In case of Rust, it’s hard to follow issues to keep up-to-date with this kind of changes. The only people that understand how the language works, are actually those people that define the language(and changes to it) which is not ok.

Somehow, it’s disturbing to me that I write in a language I don’t understand. And it is a bigger issue for me particularly because it’s hard to get the necessary info to understand the language.

Now, “coming back to C++”… Hopefully, when Rust will be in the wild for a longer time(not exactly like C++, since I think we get so much info about the language particularly because we have the internet now/it evolved so much, not because the language has its particular age, although the 2 combined do meet.
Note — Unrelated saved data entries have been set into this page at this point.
## config.mk

```make
export PLATFORM = sky130hd
export DESIGN_NAME = reg_bank_arbiter
export DESIGN_NICKNAME = d
export VERILOG_FILES = /design/src/rtl/reg_bank_pkg.sv /design/src/rtl/reg_read_mux.sv /design/src/rtl/reg_bank_arbiter.sv
export SDC_FILE = /design/constraint.sdc
export NUM_CORES = 1
export LEC_CHECK = 0
export ABC_AREA = 1
export CAP_MARGIN = 20
export CELL_PAD_IN_SITES_DETAIL_PLACEMENT = 1
export CELL_PAD_IN_SITES_GLOBAL_PLACEMENT = 2
export CORE_MARGIN = 2
export CORE_UTILIZATION = 19
export CTS_BUF_LIST = sky130_fd_sc_hd__clkbuf_16
export DETAILED_ROUTE_END_ITERATION = 8
export GPL_TIMING_DRIVEN = 0
export PLACE_DENSITY = 0.91
export SYNTH_ARGS = -nofsm -noshare
export SYNTH_HDL_FRONTEND = slang
export SYNTH_SLANG_ARGS = --single-unit
```

## constraint.sdc

```tcl
create_clock -name clk -period 1.77 [get_ports clk]
set_input_delay 0.177 -clock clk [delete_from_list [all_inputs] [get_ports clk]]
set_output_delay 0.177 -clock clk [all_outputs]
set_load 0.005 [all_outputs]
```

## src/rtl/reg_bank_pkg.sv

```systemverilog
// Shared definitions for the register-bank arbiter: FSM states, bank owner
// encoding and the default bank geometry.
package reg_bank_pkg;

    localparam int RB_N_REGS = 8;
    localparam int RB_ADDR_W = 3;
    localparam int RB_DATA_W = 32;
    localparam int RB_LEN_W  = 3;

    typedef enum logic [2:0] {
        ST_IDLE    = 3'd0,
        ST_GRANT   = 3'd1,
        ST_XFER    = 3'd2,
        ST_CAPTURE = 3'd3,
        ST_DONE    = 3'd4
    } state_t;

    typedef enum logic {
        OWN_CPU = 1'b0,
        OWN_DMA = 1'b1
    } owner_t;

endpackage

```

## src/rtl/reg_read_mux.sv

```systemverilog
// N_REGS:1 read-data selector. Picks the slice of the concatenated register
// outputs addressed by the arbiter's registered transfer address.
module reg_read_mux
    import reg_bank_pkg::*;
#(
    parameter int N_REGS = RB_N_REGS,
    parameter int ADDR_W = RB_ADDR_W,
    parameter int DATA_W = RB_DATA_W
) (
    input  logic [N_REGS*DATA_W-1:0] rdata_bus,
    input  logic [ADDR_W-1:0]        addr,
    output logic [DATA_W-1:0]        rdata
);

    assign rdata = rdata_bus[int'(addr)*DATA_W +: DATA_W];

endmodule

```

## src/rtl/reg_bank_arbiter.sv

```systemverilog
// Arbitrates a register bank between single-beat CPU accesses and
// incrementing DMA bursts, generating one-hot selects and read/write strobes.
// All control outputs are registered from the next-state values so they line
// up with the state they belong to; only reg_wdata passes DMA data straight
// through because DMA write beats are not latched by the requester.
module reg_bank_arbiter
    import reg_bank_pkg::*;
#(
    parameter int N_REGS = RB_N_REGS,
    parameter int ADDR_W = RB_ADDR_W,
    parameter int DATA_W = RB_DATA_W,
    parameter int LEN_W  = RB_LEN_W
) (
    input  logic                     clk,
    input  logic                     rst_n,
    input  logic                     cpu_req,
    input  logic                     cpu_we,
    input  logic [ADDR_W-1:0]        cpu_addr,
    input  logic [DATA_W-1:0]        cpu_wdata,
    output logic                     cpu_gnt,
    output logic                     cpu_done,
    output logic [DATA_W-1:0]        cpu_rdata,
    input  logic                     dma_req,
    input  logic                     dma_we,
    input  logic [ADDR_W-1:0]        dma_addr,
    input  logic [LEN_W-1:0]         dma_len,
    input  logic [DATA_W-1:0]        dma_wdata,
    output logic                     dma_gnt,
    output logic                     dma_done,
    output logic                     dma_beat,
    output logic [DATA_W-1:0]        dma_rdata,
    output logic [N_REGS-1:0]        reg_sel,
    output logic                     reg_wr,
    output logic                     reg_rd,
    output logic [DATA_W-1:0]        reg_wdata,
    input  logic [N_REGS*DATA_W-1:0] reg_rdata_bus
);

    state_t              state_r,      state_nxt_s;
    owner_t              owner_r,      owner_nxt_s;
    owner_t              last_owner_r, last_owner_nxt_s;
    logic                we_r,         we_nxt_s;
    logic [ADDR_W-1:0]   addr_r,       addr_nxt_s;
    logic [LEN_W-1:0]    cnt_r,        cnt_nxt_s;
    logic [DATA_W-1:0]   wdata_r,      wdata_nxt_s;

    logic                cpu_gnt_r,  cpu_done_r;
    logic                dma_gnt_r,  dma_done_r, dma_beat_r;
    logic                reg_wr_r,   reg_rd_r;
    logic [N_REGS-1:0]   reg_sel_r;
    logic [DATA_W-1:0]   cpu_rdata_r, dma_rdata_r;
    logic [DATA_W-1:0]   mux_rdata_s;

    reg_read_mux #(
        .N_REGS (N_REGS),
        .ADDR_W (ADDR_W),
        .DATA_W (DATA_W)
    ) u_read_mux (
        .rdata_bus (reg_rdata_bus),
        .addr      (addr_r),
        .rdata     (mux_rdata_s)
    );

    // Next-state logic: arbitration, request latching and burst sequencing.
    always_comb begin
        state_nxt_s      = state_r;
        owner_nxt_s      = owner_r;
        last_owner_nxt_s = last_owner_r;
        we_nxt_s         = we_r;
        addr_nxt_s       = addr_r;
        cnt_nxt_s        = cnt_r;
        wdata_nxt_s      = wdata_r;
        case (state_r)
            ST_IDLE: begin
                if (cpu_req && dma_req) begin
                    // Tie: the side that did not own the bank last time wins.
                    owner_nxt_s = (last_owner_r == OWN_DMA) ? OWN_CPU : OWN_DMA;
                    state_nxt_s = ST_GRANT;
                end else if (cpu_req) begin
                    owner_nxt_s = OWN_CPU;
                    state_nxt_s = ST_GRANT;
                end else if (dma_req) begin
                    owner_nxt_s = OWN_DMA;
                    state_nxt_s = ST_GRANT;
                end else begin
                    state_nxt_s = ST_IDLE;
                end
            end
            ST_GRANT: begin
                state_nxt_s = ST_XFER;
                if (owner_r == OWN_DMA) begin
                    we_nxt_s   = dma_we;
                    addr_nxt_s = dma_addr;
                    cnt_nxt_s  = dma_len;
                end else begin
                    we_nxt_s    = cpu_we;
                    addr_nxt_s  = cpu_addr;
                    cnt_nxt_s   = {LEN_W{1'b0}};
                    wdata_nxt_s = cpu_wdata;
                end
            end
            ST_XFER: begin
                if (!we_r) begin
                    state_nxt_s = ST_CAPTURE;
                end else if (cnt_r != {LEN_W{1'b0}}) begin
                    state_nxt_s = ST_XFER;
                    addr_nxt_s  = addr_r + ADDR_W'(1);
                    cnt_nxt_s   = cnt_r - LEN_W'(1);
                end else begin
                    state_nxt_s = ST_DONE;
                end
            end
            ST_CAPTURE: begin
                if (cnt_r != {LEN_W{1'b0}}) begin
                    state_nxt_s = ST_XFER;
                    addr_nxt_s  = addr_r + ADDR_W'(1);
                    cnt_nxt_s   = cnt_r - LEN_W'(1);
                end else begin
                    state_nxt_s = ST_DONE;
                end
            end
            ST_DONE: begin
                last_owner_nxt_s = owner_r;
                state_nxt_s      = ST_IDLE;
            end
            default: begin
                state_nxt_s = ST_IDLE;
            end
        endcase
    end

    // State, transfer context and registered outputs derived from next state.
    always_ff @(posedge clk or negedge rst_n) begin
        if (!rst_n) begin
            state_r      <= ST_IDLE;
            owner_r      <= OWN_CPU;
            last_owner_r <= OWN_DMA;
            we_r         <= 1'b0;
            addr_r       <= {ADDR_W{1'b0}};
            cnt_r        <= {LEN_W{1'b0}};
            wdata_r      <= {DATA_W{1'b0}};
            cpu_gnt_r    <= 1'b0;
            cpu_done_r   <= 1'b0;
            dma_gnt_r    <= 1'b0;
            dma_done_r   <= 1'b0;
            dma_beat_r   <= 1'b0;
            reg_wr_r     <= 1'b0;
            reg_rd_r     <= 1'b0;
            reg_sel_r    <= {N_REGS{1'b0}};
            cpu_rdata_r  <= {DATA_W{1'b0}};
            dma_rdata_r  <= {DATA_W{1'b0}};
        end else begin
            state_r      <= state_nxt_s;
            owner_r      <= owner_nxt_s;
            last_owner_r <= last_owner_nxt_s;
            we_r         <= we_nxt_s;
            addr_r       <= addr_nxt_s;
            cnt_r        <= cnt_nxt_s;
            wdata_r      <= wdata_nxt_s;
            cpu_gnt_r    <= (state_nxt_s == ST_GRANT) && (owner_nxt_s == OWN_CPU);
            dma_gnt_r    <= (state_nxt_s == ST_GRANT) && (owner_nxt_s == OWN_DMA);
            cpu_done_r   <= (state_nxt_s == ST_DONE)  && (owner_nxt_s == OWN_CPU);
            dma_done_r   <= (state_nxt_s == ST_DONE)  && (owner_nxt_s == OWN_DMA);
            reg_wr_r     <= (state_nxt_s == ST_XFER)  && we_nxt_s;
            reg_rd_r     <= (state_nxt_s == ST_XFER)  && !we_nxt_s;
            reg_sel_r    <= (state_nxt_s == ST_XFER) ? (N_REGS'(1) << addr_nxt_s)
                                                     : {N_REGS{1'b0}};
            // Write beats are consumed during XFER; read beats are presented
            // the cycle after their CAPTURE.
            dma_beat_r   <= (owner_nxt_s == OWN_DMA) &&
                            (((state_nxt_s == ST_XFER) && we_nxt_s) || (state_r == ST_CAPTURE));
            if (state_r == ST_CAPTURE && owner_r == OWN_CPU) begin
                cpu_rdata_r <= mux_rdata_s;
            end
            if (state_r == ST_CAPTURE && owner_r == OWN_DMA) begin
                dma_rdata_r <= mux_rdata_s;
            end
        end
    end

    assign cpu_gnt   = cpu_gnt_r;
    assign cpu_done  = cpu_done_r;
    assign cpu_rdata = cpu_rdata_r;
    assign dma_gnt   = dma_gnt_r;
    assign dma_done  = dma_done_r;
    assign dma_beat  = dma_beat_r;
    assign dma_rdata = dma_rdata_r;
    assign reg_sel   = reg_sel_r;
    assign reg_wr    = reg_wr_r;
    assign reg_rd    = reg_rd_r;
    assign reg_wdata = reg_wr_r ? ((owner_r == OWN_DMA) ? dma_wdata : wdata_r)
                                : {DATA_W{1'b0}};

endmodule
```

==> tab_implementation.tex <==
\begin{tabular}{lr}
\hline
Metric & Value \\
\hline
\multicolumn{2}{l}{\textbf{Run status}} \\
\quad Run status & finished, violations left \\
\quad Failing checks & negative setup slack \\
\multicolumn{2}{l}{\textbf{Clocking}} \\
\quad Clock Latency Late Sink & between 400 and 500 ps \\
\quad Clock tree sinks & approximately 120 \\
\quad Clk slew on worst S/H paths & around 60 ps \\
\quad Clock buffer depth & 2 \\
\quad Clock tree root driver cell & sky130\_fd\_sc\_hd\_\_clkbuf\_16 \\
\quad Number of buffers created by CTS & 17 \\
\quad Count of H-tree levels built during CTS & 4 \\
\quad Clock tree from TritonCTS & done \\
\multicolumn{2}{l}{\textbf{Worst setup path}} \\
\quad Stage delay of the slowest cell on the critical path & 390 ps \\
\quad Cell type of the slowest stage on the worst timing path & sky130\_fd\_sc\_hd\_\_dfrtp\_1 \\
\quad Worst reg2reg path startpoint & addr\_r[0] \\
\quad Critical Path Fanout Max & 7 \\
\quad Critical path start-end classification & reg -> out \\
\quad Worst reg-to-reg path cell count & 8 \\
\quad Cells along the critical path & buf\_12 > inv\_12 > buf\_12 > buf\_8 > buf\_8 > nor2\_2 > nor2\_1 > buf\_2 \\
\quad Worst setup EP type & output port \\
\quad Critical register-to-register path endpoint & cpu\_rdata[9] \\
\quad Worst R2R Setup Slack & $\sim$80 ps \\
\quad Kind of launch point of the worst setup path & register \\
\quad Req. time, crit path & around 1600 ps \\
\quad Data arrival time at the worst-slack endpoint & $\sim$1700 ps \\
\multicolumn{2}{l}{\textbf{Pwr}} \\
\quad Total power consumption of the routed design & 23.5 mW \\
\quad Power share of the sequential group & a little over a fifth \\
\quad P\_int & around 13 mW \\
\quad Fraction of power consumed by combinational cells & $\sim$64\% \\
\quad Clock group share of total power & between 10 and 15\% \\
\quad Net switching power figure & 10.9 mW \\
\quad Sw frac & 46.2\% \\
\quad Worst supply voltage drop on vdd & 686 µV \\
\quad Leakage power figure & roughly 6.1 nW \\
\quad Power density over the cells & 1670 nW/µm² \\
\multicolumn{2}{l}{\textbf{GRT}} \\
\quad Antenna violations before repair & 0 \\
\quad Overall overflow remaining after global route & 0 \\
\quad Global-route wire length before repair & about 64 mm \\
\quad Largest net degree at the start of global routing & 84 \\
\quad Vias in the first global route & 10700 \\
\quad Global routing usage summed across all routing layers & about a fifth \\
\multicolumn{2}{l}{\textbf{Timing}} \\
\quad Final setup skew & 5.55 ps \\
\quad Number of hold violations in the final report & 0 \\
\quad Maximum frequency from static timing analysis & between 500 and 600 MHz \\
\quad Final hold slack & between 200 and 300 ps \\
\quad Fin. max-slew vios & 0 \\
\quad Clock period minus final worst setup slack & roughly 1900 ps \\
\quad Slew at the pin closest to its max-slew limit & approximately 650 ps \\
\quad Setup TNS & -438 ps \\
\quad PnR worst setup slack & -97.8 ps \\
\quad Setup repair after global routing missed its margin & true \\
\quad Period utilization & 106\% \\
\quad Count of endpoints failing setup in the final report & 16 \\
\quad Headroom to the max-slew limit & between 50\% and 60\% \\
\multicolumn{2}{l}{\textbf{Floorplanning}} \\
\quad Starting density of the core & approximately a fifth \\
\quad Chip width & between 200 and 250 µm \\
\quad Height of the chip & 205 µm \\
\quad Die area & $\sim$42000 µm² \\
\quad Area of the core & 39700 µm² \\
\quad I/O Pins & 446 \\
\quad Core Rows & 73 \\
\multicolumn{2}{l}{\textbf{Route}} \\
\quad DR vias/cell & 4.58 \\
\quad Wire length on met2 & approximately 21 mm \\
\quad Total wire length & $\sim$44 mm \\
\quad Met3 Routed Length & between 2 and 3 mm \\
\quad Top Metal Used & met4 \\
\quad Initial detailed-routing violation count & between 400 and 500 \\
\quad Routed met1 length & approximately 19 mm \\
\quad Remaining routing DRC violations & 0 \\
\quad Total via count in the routed design & roughly 9800 \\
\quad Detailed-routing iteration count for the pre-antenna-repair pass & 5 \\
\quad Remaining number of nets flagged by the antenna check after routing & 0 \\
\quad Post-DR wirelength/cell & just over 20 µm \\
\multicolumn{2}{l}{\textbf{Placement}} \\
\quad Number of buffers added on ports & between 400 and 500 \\
\quad Half-perimeter wire length of the detailed placement result & about 35 mm \\
\quad Worst slack after detailed placement & -860 ps \\
\quad Final weighted congestion in routability-driven placement & about 0.9 \\
\quad Placed instance area & approximately 13000 µm² \\
\quad Placed cells & about 2100 \\
\multicolumn{2}{l}{\textbf{Logic synthesis}} \\
\quad Summed instance area of the synthesized netlist & around 7600 µm² \\
\quad Post-synthesis sequential area ratio & around two fifths \\
\quad Post-Syn Instances & between 1000 and 1500 \\
\quad Count of synthesis-stage warnings from yosys & 0 \\
\quad Synthesis-stage register bit count & 123 \\
\quad Synth cell types & 30 \\
\quad Synthesized net count & around 1400 \\
\quad Post-synthesis average cell area & approximately 6.9 µm² \\
\multicolumn{2}{l}{\textbf{Layout}} \\
\quad Share of cells above drive strength 1 & 18.3\% \\
\quad Total non-filler cell area in the finished layout & around 14000 µm² \\
\quad Count of placed standard cells in the final layout, fillers left out & around 2100 \\
\quad Number of nets in the layout & just under 2000 \\
\quad Top library cells by usage in the layout, fill and taps aside & sky130\_fd\_sc\_hd\_\_clkdlybuf4s50\_1 (412), sky130\_fd\_sc\_hd\_\_nand2\_1 (249), sky130\_fd\_sc\_hd\_\_nor2\_1 (207) \\
\quad Util after Layout & a little over a third \\
\quad Fill cell total of the finished layout & 4776 \\
\quad Area Growth Syn to Fin & 84.9\% \\
\quad Most common cell after layout, fill and taps aside & sky130\_fd\_sc\_hd\_\_clkdlybuf4s50\_1 \\
\multicolumn{2}{l}{\textbf{Min path}} \\
\quad Hold/Removal Path Class & in -> async \\
\multicolumn{2}{l}{\textbf{Flow run}} \\
\quad Max-cap check violation count & 0 \\
\hline
\end{tabular}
What I mean, if C++ would of been in the wild for the last 10 years, defined so well in a standard, how it is currently, we would probably have it documented by people as well as it is currently), we will have all this info, although, for a native language, I think the info should of been laid out already.

At the end, I am still left unsatisfied with my understanding of the language and the information available out there to accomplish this task.
I remain hopeful that the “concepts/behaviors” that are stabilized and the people that define/implement the language will document better these “concepts/behaviors”.


#10

One inherent issue here: describing semantics that are not guaranteed means that people will come to rely on those semantics, which makes fixing them to be the semantics we want more difficult.
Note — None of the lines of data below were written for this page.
`src/rtl/decode_stage.sv`:
```
// Instruction decode stage: field decode, register read, load-use stall with
// single-entry replay, local JMP resolution, EX redirect muxing and ID/EX register.
module decode_stage (
    input  logic        clk,
    input  logic        reset,
    input  logic [15:0] if_instr,
    input  logic [7:0]  if_pc,
    input  logic        if_valid,
    output logic [3:0]  rf_raddr1,
    output logic [3:0]  rf_raddr2,
    input  logic [7:0]  rf_rdata1,
    input  logic [7:0]  rf_rdata2,
    input  logic        ex_redirect,
    input  logic [7:0]  ex_target,
    output logic        stall,
    output logic        flush,
    output logic        pc_sel,
    output logic [7:0]  branch_target,
    output logic        id_valid,
    output logic [7:0]  id_pc,
    output logic [3:0]  id_op,
    output logic [3:0]  id_rd,
    output logic [3:0]  id_rs1,
    output logic [3:0]  id_rs2,
    output logic [7:0]  id_rs1_data,
    output logic [7:0]  id_rs2_data,
    output logic [7:0]  id_imm,
    output logic        id_reg_write,
    output logic        id_mem_read,
    output logic        id_mem_write,
    output logic        id_is_branch,
    output logic        id_halt,
    output logic        id_illegal
);
    logic        pend_valid;
    logic [15:0] pend_instr;
    logic [7:0]  pend_pc;

    logic [15:0] cur_instr;
    logic [7:0]  cur_pc;
    logic        cur_valid;
    logic [3:0]  op;
    logic [7:0]  sext_imm;

    logic [3:0]  dec_rd, dec_rs1, dec_rs2;
    logic [7:0]  dec_imm;
    logic        use_rs1, use_rs2;
    logic        dec_reg_write, dec_mem_read, dec_mem_write;
    logic        dec_branch, dec_halt, dec_illegal, dec_jmp;
    logic        hazard, jmp_issue, issue;

    // The replay register always takes precedence over the fetch slot.
    assign cur_instr = pend_valid ? pend_instr : if_instr;
    assign cur_pc    = pend_valid ? pend_pc    : if_pc;
    assign cur_valid = pend_valid | if_valid;
    assign op        = cur_instr[15:12];
    assign sext_imm  = {{4{cur_instr[3]}}, cur_instr[3:0]};

    always_comb begin
        dec_rd        = 4'd0;
        dec_rs1       = 4'd0;
        dec_rs2       = 4'd0;
        dec_imm       = 8'd0;
        use_rs1       = 1'b0;
        use_rs2       = 1'b0;
        dec_reg_write = 1'b0;
        dec_mem_read  = 1'b0;
        dec_mem_write = 1'b0;
        dec_branch    = 1'b0;
        dec_halt      = 1'b0;
        dec_illegal   = 1'b0;
        dec_jmp       = 1'b0;
        case (op)
            4'h1, 4'h2, 4'h3, 4'h4, 4'h5: begin
                dec_rd        = cur_instr[11:8];
                dec_rs1       = cur_instr[7:4];
                dec_rs2       = cur_instr[3:0];
                use_rs1       = 1'b1;
                use_rs2       = 1'b1;
                dec_reg_write = 1'b1;
            end
            4'h6: begin
                dec_rd        = cur_instr[11:8];
                dec_rs1       = cur_instr[7:4];
                use_rs1       = 1'b1;
                dec_imm       = sext_imm;
                dec_reg_write = 1'b1;
            end
            4'h7: begin
                dec_rd        = cur_instr[11:8];
                dec_imm       = cur_instr[7:0];
                dec_reg_write = 1'b1;
            end
            4'h8: begin
                dec_rd        = cur_instr[11:8];
                dec_rs1       = cur_instr[7:4];
                use_rs1       = 1'b1;
                dec_imm       = sext_imm;
                dec_mem_read  = 1'b1;
                dec_reg_write = 1'b1;
            end
            4'h9: begin
                dec_rs2       = cur_instr[11:8];
                dec_rs1       = cur_instr[7:4];
                use_rs1       = 1'b1;
                use_rs2       = 1'b1;
                dec_imm       = sext_imm;
                dec_mem_write = 1'b1;
            end
            4'hA: begin
                dec_rs1    = cur_instr[11:8];
                dec_rs2    = cur_instr[7:4];
                use_rs1    = 1'b1;
                use_rs2    = 1'b1;
                dec_imm    = cur_pc + 8'd1 + sext_imm;
                dec_branch = 1'b1;
            end
            4'hB:                dec_jmp     = 1'b1;
            4'hC, 4'hD, 4'hE:    dec_illegal = 1'b1;
            4'hF:                dec_halt    = 1'b1;
            default: ;
        endcase
    end

    assign rf_raddr1 = dec_rs1;
    assign rf_raddr2 = dec_rs2;

    assign hazard = cur_valid & id_valid & id_mem_read &
                    ((use_rs1 & (id_rd == dec_rs1)) | (use_rs2 & (id_rd == dec_rs2)));
    assign stall     = hazard & ~ex_redirect;
    assign jmp_issue = cur_valid & dec_jmp & ~ex_redirect;
    assign pc_sel    = ex_redirect | jmp_issue;
    assign flush     = pc_sel;
    assign branch_target = ex_redirect ? ex_target : cur_instr[7:0];
    assign issue     = cur_valid & ~ex_redirect & ~hazard & ~dec_jmp;

    always_ff @(posedge clk or posedge reset) begin
        if (reset) begin
            pend_valid   <= 1'b0;
            pend_instr   <= 16'd0;
            pend_pc      <= 8'd0;
            id_valid     <= 1'b0;
            id_pc        <= 8'd0;
            id_op        <= 4'd0;
            id_rd        <= 4'd0;
            id_rs1       <= 4'd0;
            id_rs2       <= 4'd0;
            id_rs1_data  <= 8'd0;
            id_rs2_data  <= 8'd0;
            id_imm       <= 8'd0;
            id_reg_write <= 1'b0;
            id_mem_read  <= 1'b0;
            id_mem_write <= 1'b0;
            id_is_branch <= 1'b0;
            id_halt      <= 1'b0;
            id_illegal   <= 1'b0;
        end else begin
            if (stall) begin
                // A stalled fetch-slot instruction is parked for replay.
                if (!pend_valid) begin
                    pend_instr <= if_instr;
                    pend_pc    <= if_pc;
                end
                pend_valid <= 1'b1;
            end else begin
                pend_valid <= 1'b0;
            end
            id_valid     <= issue;
            id_pc        <= issue ? cur_pc        : 8'd0;
            id_op        <= issue ? op            : 4'd0;
            id_rd        <= issue ? dec_rd        : 4'd0;
            id_rs1       <= issue ? dec_rs1       : 4'd0;
            id_rs2       <= issue ? dec_rs2       : 4'd0;
            id_rs1_data  <= issue ? rf_rdata1     : 8'd0;
            id_rs2_data  <= issue ? rf_rdata2     : 8'd0;
            id_imm       <= issue ? dec_imm       : 8'd0;
            id_reg_write <= issue & dec_reg_write;
            id_mem_read  <= issue & dec_mem_read;
            id_mem_write <= issue & dec_mem_write;
            id_is_branch <= issue & dec_branch;
            id_halt      <= issue & dec_halt;
            id_illegal   <= issue & dec_illegal;
        end
    end
endmodule

```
Rust is not yet at the level of maturity where there will be a full spec. That’s going to take time. So there’s just always going to be these under-specified bits for now.


#11

For the record, the C++ standard doesn’t define where vtable pointers are stored or how virtual dispatch works in general. Most compilers do it pretty similarly, but I’ve heard of one that, IIRC, sticks the vtable pointer as if it were a field declared in the class at the location of the first virtual method.


#12

Ye, seems like I made a claim without being properly informed on the subject.
I also considered always that the vpointer is always placed at the beginning of the object, which, if to believe the article on wikipedia, is not true…

Well, anyway, it’s important to know that the vpointer is added(and when) to the object, not so much where it is placed inside the object. This info can be used to find why it is not a good idea to call virtual functions from within’ constructors, to know that the size will be change, that you also have to take care taking pointers into the object…


#13

I don’t think C++ even specifies the presence of a vtable pointer, and I know padding isn’t specified, so you can’t really know much about the size. All it specifies is that the address of every member is bigger than the one before it.